Coluna #11: Pagos para não trabalhar

Tracy Jackson tinha um emprego como cozinheira em uma faculdade local no Texas. Devido à crise da pandemia, seus empregadores decidiram demití-la. Ela foi para casa, e requisitou ao governo seu auxílio-desemprego. Agora, Tracy ganha quase o dobro do que ganhava anteriormente, empregada. Ela tem se utilizado de seu tempo em casa para refletir, e disse que não aceitará retornar caso seu salário se mantenha o mesmo.

A profunda crise econômica imposta pelas circunstâncias atuais colocou o governo americano em uma situação bastante peculiar. Como a economia foi paralisada sob comando do governo, a percepção foi de que era próprio governo quem deveria arcar com os custos. Provavelmente foi isso que fez com que a resposta, em termos de política monetária e fiscal, fosse extraordinária: tanto em tamanho como em velocidade de implementação.

A rapidez com que as políticas foram implementadas levou a alguns resultados não-intencionais. Como os sistemas estaduais não tem capacidade para implementar um benefício que simplesmente reponha os salários eventualmente perdidos dos trabalhadores, o Congresso optou por aprovar um benefício fixo a nível federal. Isso fez com que o auxílio-desemprego federal somado ao estadual ficasse, em muitos estados, acima da renda de diversos trabalhadores. Cerca de metade da força de trabalho americana tem mais a ganhar, hoje, recebendo o auxílio do que ganhava antes da crise.

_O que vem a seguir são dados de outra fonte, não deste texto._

$ cat config.mk
export PLATFORM = sky130hd
export DESIGN_NAME = rcmm_cfg
export DESIGN_NICKNAME = d
export VERILOG_FILES = /design/src/hdl/rcmm_pkg.sv /design/src/hdl/rcmm_cfg.sv
export SDC_FILE = /design/constraint.sdc
export NUM_CORES = 1
export LEC_CHECK = 0
export BUFFER_PORTS_ARGS = -buffer_cell sky130_fd_sc_hd__buf_2
export CORE_MARGIN = 5
export CORE_UTILIZATION = 30
export DETAILED_ROUTE_END_ITERATION = 10
export PLACE_DENSITY_LB_ADDON = 0.15
export SETUP_SLACK_MARGIN = 0.3
export SYNTH_ARGS = -nofsm -noshare
export SYNTH_HDL_FRONTEND = slang
export SYNTH_SLANG_ARGS = --single-unit
export TNS_END_PERCENT = 30
$ cat constraint.sdc
create_clock -name clk -period 2.01 [get_ports clk]
set_input_delay 0.3015 -clock clk [delete_from_list [all_inputs] [get_ports clk]]
set_output_delay 0.3015 -clock clk [all_outputs]
set_load 0.02 [all_outputs]
$ cat src/hdl/rcmm_pkg.sv
// Shared constants, types and register codes for the RC motor mixer.
// No dependencies; imported by every module of the block.
package rcmm_pkg;

  localparam int FRACTION_BITS = 15;
  localparam int CHANNEL_BITS  = 11;

  localparam int STICK_W    = 11;
  localparam int CH_W       = 11;
  localparam int PERIOD_W   = 12;
  localparam int DZ_W       = 15;
  localparam int ROW_W      = 8;
  localparam int MIDI_W     = 7;
  localparam int CFG_IDX_W  = 3;
  localparam int CFG_DATA_W = 15;

  localparam int N_STICKS  = 4;
  localparam int N_MOTORS  = 4;
  localparam int N_LANES   = 6;
  localparam int STICK_THR = 2;
  localparam int STICK_RUD = 3;
  localparam int LANE_THR_MIDI = 4;
  localparam int LANE_RUD_MIDI = 5;

  // quotient of (d << (F+1)) / span is at most 2^(F+1)
  localparam int Q_W   = FRACTION_BITS + 2;
  localparam int N_W   = CH_W + Q_W;
  localparam int S_W   = FRACTION_BITS + 2;
  localparam int D_W   = FRACTION_BITS + 4;
  localparam int M_W   = FRACTION_BITS + 3;
  localparam int PROD_W = M_W + PERIOD_W;
  localparam int LVL_W  = PROD_W - FRACTION_BITS;

  localparam int DIV_STEPS     = Q_W;
  localparam int DIV_PER_STAGE = 4;
  localparam int DIV_STAGES    = (DIV_STEPS + DIV_PER_STAGE - 1) / DIV_PER_STAGE;
  localparam int MIX_STAGES    = 5;
  localparam int LATENCY       = 2 + DIV_STAGES + MIX_STAGES;

  localparam logic [CH_W-1:0] CH_MASK =
    CH_W'((64'd1 << ((CHANNEL_BITS < CH_W) ? CHANNEL_BITS : CH_W)) - 64'd1);

  localparam logic [CH_W-1:0]     RST_CHANNEL_MIN = CH_W'(989);
  localparam logic [CH_W-1:0]     RST_CHANNEL_MAX = CH_W'(2011);
  localparam logic [PERIOD_W-1:0] RST_PWM_PERIOD  = PERIOD_W'(1000);
  localparam logic [DZ_W-1:0]     RST_DEAD_ZONE   = DZ_W'(6554);
  localparam logic [ROW_W-1:0]    RST_ROW_AILERON  = ROW_W'(221);
  localparam logic [ROW_W-1:0]    RST_ROW_ELEVATOR = ROW_W'(85);
  localparam logic [ROW_W-1:0]    RST_ROW_THROTTLE = ROW_W'(0);
  localparam logic [ROW_W-1:0]    RST_ROW_RUDDER   = ROW_W'(125);

  typedef enum logic [CFG_IDX_W-1:0] {
    REG_CHANNEL_MIN  = 3'd0,
    REG_CHANNEL_MAX  = 3'd1,
    REG_PWM_PERIOD   = 3'd2,
    REG_DEAD_ZONE    = 3'd3,
    REG_ROW_AILERON  = 3'd4,
    REG_ROW_ELEVATOR = 3'd5,
    REG_ROW_THROTTLE = 3'd6,
    REG_ROW_RUDDER   = 3'd7
  } cfg_reg_t;

  typedef enum logic [1:0] {
    COEF_ZERO   = 2'b00,
    COEF_PLUS   = 2'b01,
    COEF_UNUSED = 2'b10,
    COEF_MINUS  = 2'b11
  } coef_code_t;

  typedef struct packed {
    logic [CH_W-1:0]                    channel_min;
    logic [CH_W-1:0]                    channel_max;
    logic [PERIOD_W-1:0]                pwm_period;
    logic [DZ_W-1:0]                    dead_zone;
    logic [N_STICKS-1:0][ROW_W-1:0]     mix_rows;
  } cfg_t;

  // one division lane: running remainder and numerator/quotient shift word
  typedef struct packed {
    logic [CH_W-1:0] rem;
    logic [Q_W-1:0]  word;
  } lane_t;

endpackage
===== src/hdl/rcmm_div.sv =====
// Pipelined restoring divider: six lanes share the span divisor,
// DIV_PER_STAGE quotient bits per stage. Depends on rcmm_pkg.
module rcmm_div (
  input  logic                                               clk,
  input  logic                                               rst_n,
  input  logic                                               in_vld,
  input  logic [rcmm_pkg::CH_W-1:0]                          span,
  input  rcmm_pkg::lane_t [rcmm_pkg::N_LANES-1:0]            lanes_in,
  output logic                                               out_vld,
  output logic [rcmm_pkg::N_LANES-1:0][rcmm_pkg::Q_W-1:0]    quo
);
  import rcmm_pkg::*;

  logic [DIV_STAGES-1:0] vld_r;
  logic [DIV_STAGES-1:0] vld_nxt;
  lane_t [N_LANES-1:0]   lane_r   [DIV_STAGES];
  lane_t [N_LANES-1:0]   lane_nxt [DIV_STAGES];

  for (genvar g = 0; g < DIV_STAGES; g++) begin : g_stage
    lane_t [N_LANES-1:0] src;
    lane_t [N_LANES-1:0] res;

    if (g == 0) begin : g_first
      assign src        = lanes_in;
      assign vld_nxt[g] = in_vld;
    end else begin : g_rest
      assign src        = lane_r[g-1];
      assign vld_nxt[g] = vld_r[g-1];
    end

    always_comb begin : p_step
      logic [CH_W:0] r_pre;
      lane_t         cur;
      r_pre = '0;
      for (int l = 0; l < N_LANES; l++) begin
        cur = src[l];
        for (int k = 0; k < DIV_PER_STAGE; k++) begin
          if (g * DIV_PER_STAGE + k < DIV_STEPS) begin
            r_pre = {cur.rem, cur.word[Q_W-1]};
            if (r_pre >= {1'b0, span}) begin
              cur.rem  = CH_W'(r_pre - {1'b0, span});
              cur.word = {cur.word[Q_W-2:0], 1'b1};
            end else begin
              cur.rem  = r_pre[CH_W-1:0];
              cur.word = {cur.word[Q_W-2:0], 1'b0};
            end
          end
        end
        res[l] = cur;
      end
    end

    assign lane_nxt[g] = res;
  end

  always_ff @(posedge clk) begin
    if (!rst_n) begin
      vld_r <= '0;
    end else begin
      vld_r <= vld_nxt;
    end
    lane_r <= lane_nxt;
  end

  assign out_vld = vld_r[DIV_STAGES-1];

  always_comb begin
    for (int l = 0; l < N_LANES; l++) begin
      quo[l] = lane_r[DIV_STAGES-1][l].word;
    end
  end

endmodule


===== config.mk =====
export PLATFORM = sky130hd
export DESIGN_NAME = rcmm_div
export DESIGN_NICKNAME = d
export VERILOG_FILES = /design/src/hdl/rcmm_pkg.sv /design/src/hdl/rcmm_div.sv
export SDC_FILE = /design/constraint.sdc
export NUM_CORES = 2
export LEC_CHECK = 0
export BUFFER_PORTS_ARGS = -buffer_cell sky130_fd_sc_hd__buf_2
export CAP_MARGIN = 20
export CELL_PAD_IN_SITES_DETAIL_PLACEMENT = 0
export CELL_PAD_IN_SITES_GLOBAL_PLACEMENT = 2
export CORE_MARGIN = 3
export CORE_UTILIZATION = 40
export DETAILED_ROUTE_END_ITERATION = 16
export PLACE_DENSITY_LB_ADDON = 0.1
export REMOVE_ABC_BUFFERS = 1
export SLEW_MARGIN = 20
export SYNTH_ARGS = -nofsm -noshare
export SYNTH_HDL_FRONTEND = slang
export SYNTH_SLANG_ARGS = --single-unit

===== constraint.sdc =====
create_clock -name clk -period 16 [get_ports clk]
set_clock_uncertainty 0.1 [all_clocks]
set_input_delay 2.4 -clock clk [delete_from_list [all_inputs] [get_ports clk]]
set_output_delay 2.4 -clock clk [all_outputs]
set_load 0.02 [all_outputs]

Isso leva a algumas situações inusitadas. Alguns empregadores estão se preparando para reabrir seus negócios, mas estão tendo dificuldades para conseguir atrair seus antigos funcionários. É compreensível: não é por preguiça, nem por ganância, mas é a melhor decisão econômica para uma fatia da população que já tem uma renda entre as parcelas mais baixas dos trabalhadores americanos.

Essas circunstâncias afetam, potencialmente, ainda mais trabalhadores do que o esperado. Empregados da indústria de restaurantes, por exemplo, ganhavam, na média de alguns estados, mais do que os benefícios lhes pagam hoje. No entanto, uma vez autorizada a reabertura, suas rendas não deverão ser mais as mesmas. Compostas em grande parte por gorjetas, devem ser muito afetadas pela prevalência das políticas de distanciamento social que devem permanecer em vigor.

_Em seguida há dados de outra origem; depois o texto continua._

### config.mk
export PLATFORM = sky130hd
export DESIGN_NAME = rcmm_front
export DESIGN_NICKNAME = d
export VERILOG_FILES = /design/src/hdl/rcmm_pkg.sv /design/src/hdl/rcmm_front.sv
export SDC_FILE = /design/constraint.sdc
export NUM_CORES = 1
export LEC_CHECK = 0
export BUFFER_PORTS_ARGS = -buffer_cell sky130_fd_sc_hd__buf_2
export CAP_MARGIN = 20
export CELL_PAD_IN_SITES_DETAIL_PLACEMENT = 1
export CELL_PAD_IN_SITES_GLOBAL_PLACEMENT = 1
export CORE_MARGIN = 1.5
export CORE_UTILIZATION = 38
export DETAILED_ROUTE_END_ITERATION = 10
export GPL_TIMING_DRIVEN = 1
export HOLD_SLACK_MARGIN = 0.15
export PLACE_DENSITY = 0.83
export SYNTH_ARGS = -nofsm -noshare
export SYNTH_HDL_FRONTEND = slang
export SYNTH_SLANG_ARGS = --single-unit
### constraint.sdc
create_clock -name clk -period 5.7 [get_ports clk]
set_input_delay 1.14 -clock clk [delete_from_list [all_inputs] [get_ports clk]]
set_output_delay 1.14 -clock clk [all_outputs]
set_load 0.02 [all_outputs]
$ cat src/hdl/rcmm_pkg.sv
// Shared constants, types and register codes for the RC motor mixer.
// No dependencies; imported by every module of the block.
package rcmm_pkg;

  localparam int FRACTION_BITS = 15;
  localparam int CHANNEL_BITS  = 11;

  localparam int STICK_W    = 11;
  localparam int CH_W       = 11;
  localparam int PERIOD_W   = 12;
  localparam int DZ_W       = 15;
  localparam int ROW_W      = 8;
  localparam int MIDI_W     = 7;
  localparam int CFG_IDX_W  = 3;
  localparam int CFG_DATA_W = 15;

  localparam int N_STICKS  = 4;
  localparam int N_MOTORS  = 4;
  localparam int N_LANES   = 6;
  localparam int STICK_THR = 2;
  localparam int STICK_RUD = 3;
  localparam int LANE_THR_MIDI = 4;
  localparam int LANE_RUD_MIDI = 5;

  // quotient of (d << (F+1)) / span is at most 2^(F+1)
  localparam int Q_W   = FRACTION_BITS + 2;
  localparam int N_W   = CH_W + Q_W;
  localparam int S_W   = FRACTION_BITS + 2;
  localparam int D_W   = FRACTION_BITS + 4;
  localparam int M_W   = FRACTION_BITS + 3;
  localparam int PROD_W = M_W + PERIOD_W;
  localparam int LVL_W  = PROD_W - FRACTION_BITS;

  localparam int DIV_STEPS     = Q_W;
  localparam int DIV_PER_STAGE = 4;
  localparam int DIV_STAGES    = (DIV_STEPS + DIV_PER_STAGE - 1) / DIV_PER_STAGE;
  localparam int MIX_STAGES    = 5;
  localparam int LATENCY       = 2 + DIV_STAGES + MIX_STAGES;

  localparam logic [CH_W-1:0] CH_MASK =
    CH_W'((64'd1 << ((CHANNEL_BITS < CH_W) ? CHANNEL_BITS : CH_W)) - 64'd1);

  localparam logic [CH_W-1:0]     RST_CHANNEL_MIN = CH_W'(989);
  localparam logic [CH_W-1:0]     RST_CHANNEL_MAX = CH_W'(2011);
  localparam logic [PERIOD_W-1:0] RST_PWM_PERIOD  = PERIOD_W'(1000);
  localparam logic [DZ_W-1:0]     RST_DEAD_ZONE   = DZ_W'(6554);
  localparam logic [ROW_W-1:0]    RST_ROW_AILERON  = ROW_W'(221);
  localparam logic [ROW_W-1:0]    RST_ROW_ELEVATOR = ROW_W'(85);
  localparam logic [ROW_W-1:0]    RST_ROW_THROTTLE = ROW_W'(0);
  localparam logic [ROW_W-1:0]    RST_ROW_RUDDER   = ROW_W'(125);

  typedef enum logic [CFG_IDX_W-1:0] {
    REG_CHANNEL_MIN  = 3'd0,
    REG_CHANNEL_MAX  = 3'd1,
    REG_PWM_PERIOD   = 3'd2,
    REG_DEAD_ZONE    = 3'd3,
    REG_ROW_AILERON  = 3'd4,
    REG_ROW_ELEVATOR = 3'd5,
    REG_ROW_THROTTLE = 3'd6,
    REG_ROW_RUDDER   = 3'd7
  } cfg_reg_t;

  typedef enum logic [1:0] {
    COEF_ZERO   = 2'b00,
    COEF_PLUS   = 2'b01,
    COEF_UNUSED = 2'b10,
    COEF_MINUS  = 2'b11
  } coef_code_t;

  typedef struct packed {
    logic [CH_W-1:0]                    channel_min;
    logic [CH_W-1:0]                    channel_max;
    logic [PERIOD_W-1:0]                pwm_period;
    logic [DZ_W-1:0]                    dead_zone;
    logic [N_STICKS-1:0][ROW_W-1:0]     mix_rows;
  } cfg_t;

  // one division lane: running remainder and numerator/quotient shift word
  typedef struct packed {
    logic [CH_W-1:0] rem;
    logic [Q_W-1:0]  word;
  } lane_t;

endpackage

Tudo isso irá servir de base para um grande debate político que se dará nos Estados Unidos.

Na coluna anterior (link aqui), abordei como crises no passado levaram os Estados Unidos a tolerar um papel maior do Estado na economia. Há algum tempo, expoentes mais à esquerda dentro do partido Democrata advogam por uma rede de proteção social muito maior nos Estados Unidos. Alguns deputados defendem políticas de renda básica universal. A ideia é que o Estado deveria oferecer uma remuneração suficiente para que todos os cidadãos conseguissem arcar com todas as suas necessidades essenciais, como alimentação, moradia, educação e saúde, independentemente de sua situação econômica. Seriam livres para, por exemplo, não precisarem trabalhar para arcar com gastos de educação, ou não serem forçados a um trabalho indesejado para conseguirem se alimentar.

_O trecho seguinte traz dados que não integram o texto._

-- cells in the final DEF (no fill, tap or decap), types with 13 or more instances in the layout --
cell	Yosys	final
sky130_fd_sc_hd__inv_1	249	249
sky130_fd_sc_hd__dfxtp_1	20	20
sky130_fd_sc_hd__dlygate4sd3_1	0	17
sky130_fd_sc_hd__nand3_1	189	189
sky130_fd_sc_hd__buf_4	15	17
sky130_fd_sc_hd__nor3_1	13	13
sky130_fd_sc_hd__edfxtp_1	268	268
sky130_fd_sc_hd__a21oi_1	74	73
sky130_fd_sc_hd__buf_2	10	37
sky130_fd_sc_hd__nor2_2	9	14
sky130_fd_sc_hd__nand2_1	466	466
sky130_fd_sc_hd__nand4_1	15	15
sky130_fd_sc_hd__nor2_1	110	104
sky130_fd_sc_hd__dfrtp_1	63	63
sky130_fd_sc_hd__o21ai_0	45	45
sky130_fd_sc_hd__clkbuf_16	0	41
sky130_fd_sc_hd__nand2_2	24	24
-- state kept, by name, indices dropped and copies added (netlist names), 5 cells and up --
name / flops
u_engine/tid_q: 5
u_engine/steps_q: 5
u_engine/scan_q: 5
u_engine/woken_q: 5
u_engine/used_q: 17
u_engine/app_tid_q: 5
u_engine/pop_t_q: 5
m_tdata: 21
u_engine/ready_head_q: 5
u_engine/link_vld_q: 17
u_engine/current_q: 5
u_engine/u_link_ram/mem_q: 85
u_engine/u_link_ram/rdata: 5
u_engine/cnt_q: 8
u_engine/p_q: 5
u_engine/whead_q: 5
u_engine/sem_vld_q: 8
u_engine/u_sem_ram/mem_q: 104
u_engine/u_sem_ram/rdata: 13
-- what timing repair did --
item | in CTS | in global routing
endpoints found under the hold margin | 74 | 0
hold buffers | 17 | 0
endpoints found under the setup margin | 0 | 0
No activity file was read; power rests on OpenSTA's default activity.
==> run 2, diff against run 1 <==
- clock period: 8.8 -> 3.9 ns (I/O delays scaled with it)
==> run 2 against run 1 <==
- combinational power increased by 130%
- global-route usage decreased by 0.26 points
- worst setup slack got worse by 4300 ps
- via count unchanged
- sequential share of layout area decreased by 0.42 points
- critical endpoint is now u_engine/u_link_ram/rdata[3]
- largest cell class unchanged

Os eleitores deverão, no fim da atual crise, estar prontos para refletir sobre as vantagens e desvantagens de políticas de um salário mínimo federal (vigente em alguns estados americanos mas sem reajustes desde 2009) e de uma renda básica universal. Rendas altas demais podem efetivamente desmotivar trabalhadores a retornarem ao trabalho, ou elevar bastante o salário médio do trabalhador – com consequências importantes para a inflação. Se os eleitores estiverem se sentindo “bem cuidados” pelo estado na crise atual, talvez sejam levados a repensar sobre qual é o tamanho ideal do Estado que desejam.

As decisões que tomarem deverão moldar o futuro político não só dos Estados Unidos, mas do mundo todo. Convém acompanhar de perto – sobretudo em ano de eleições presidenciais.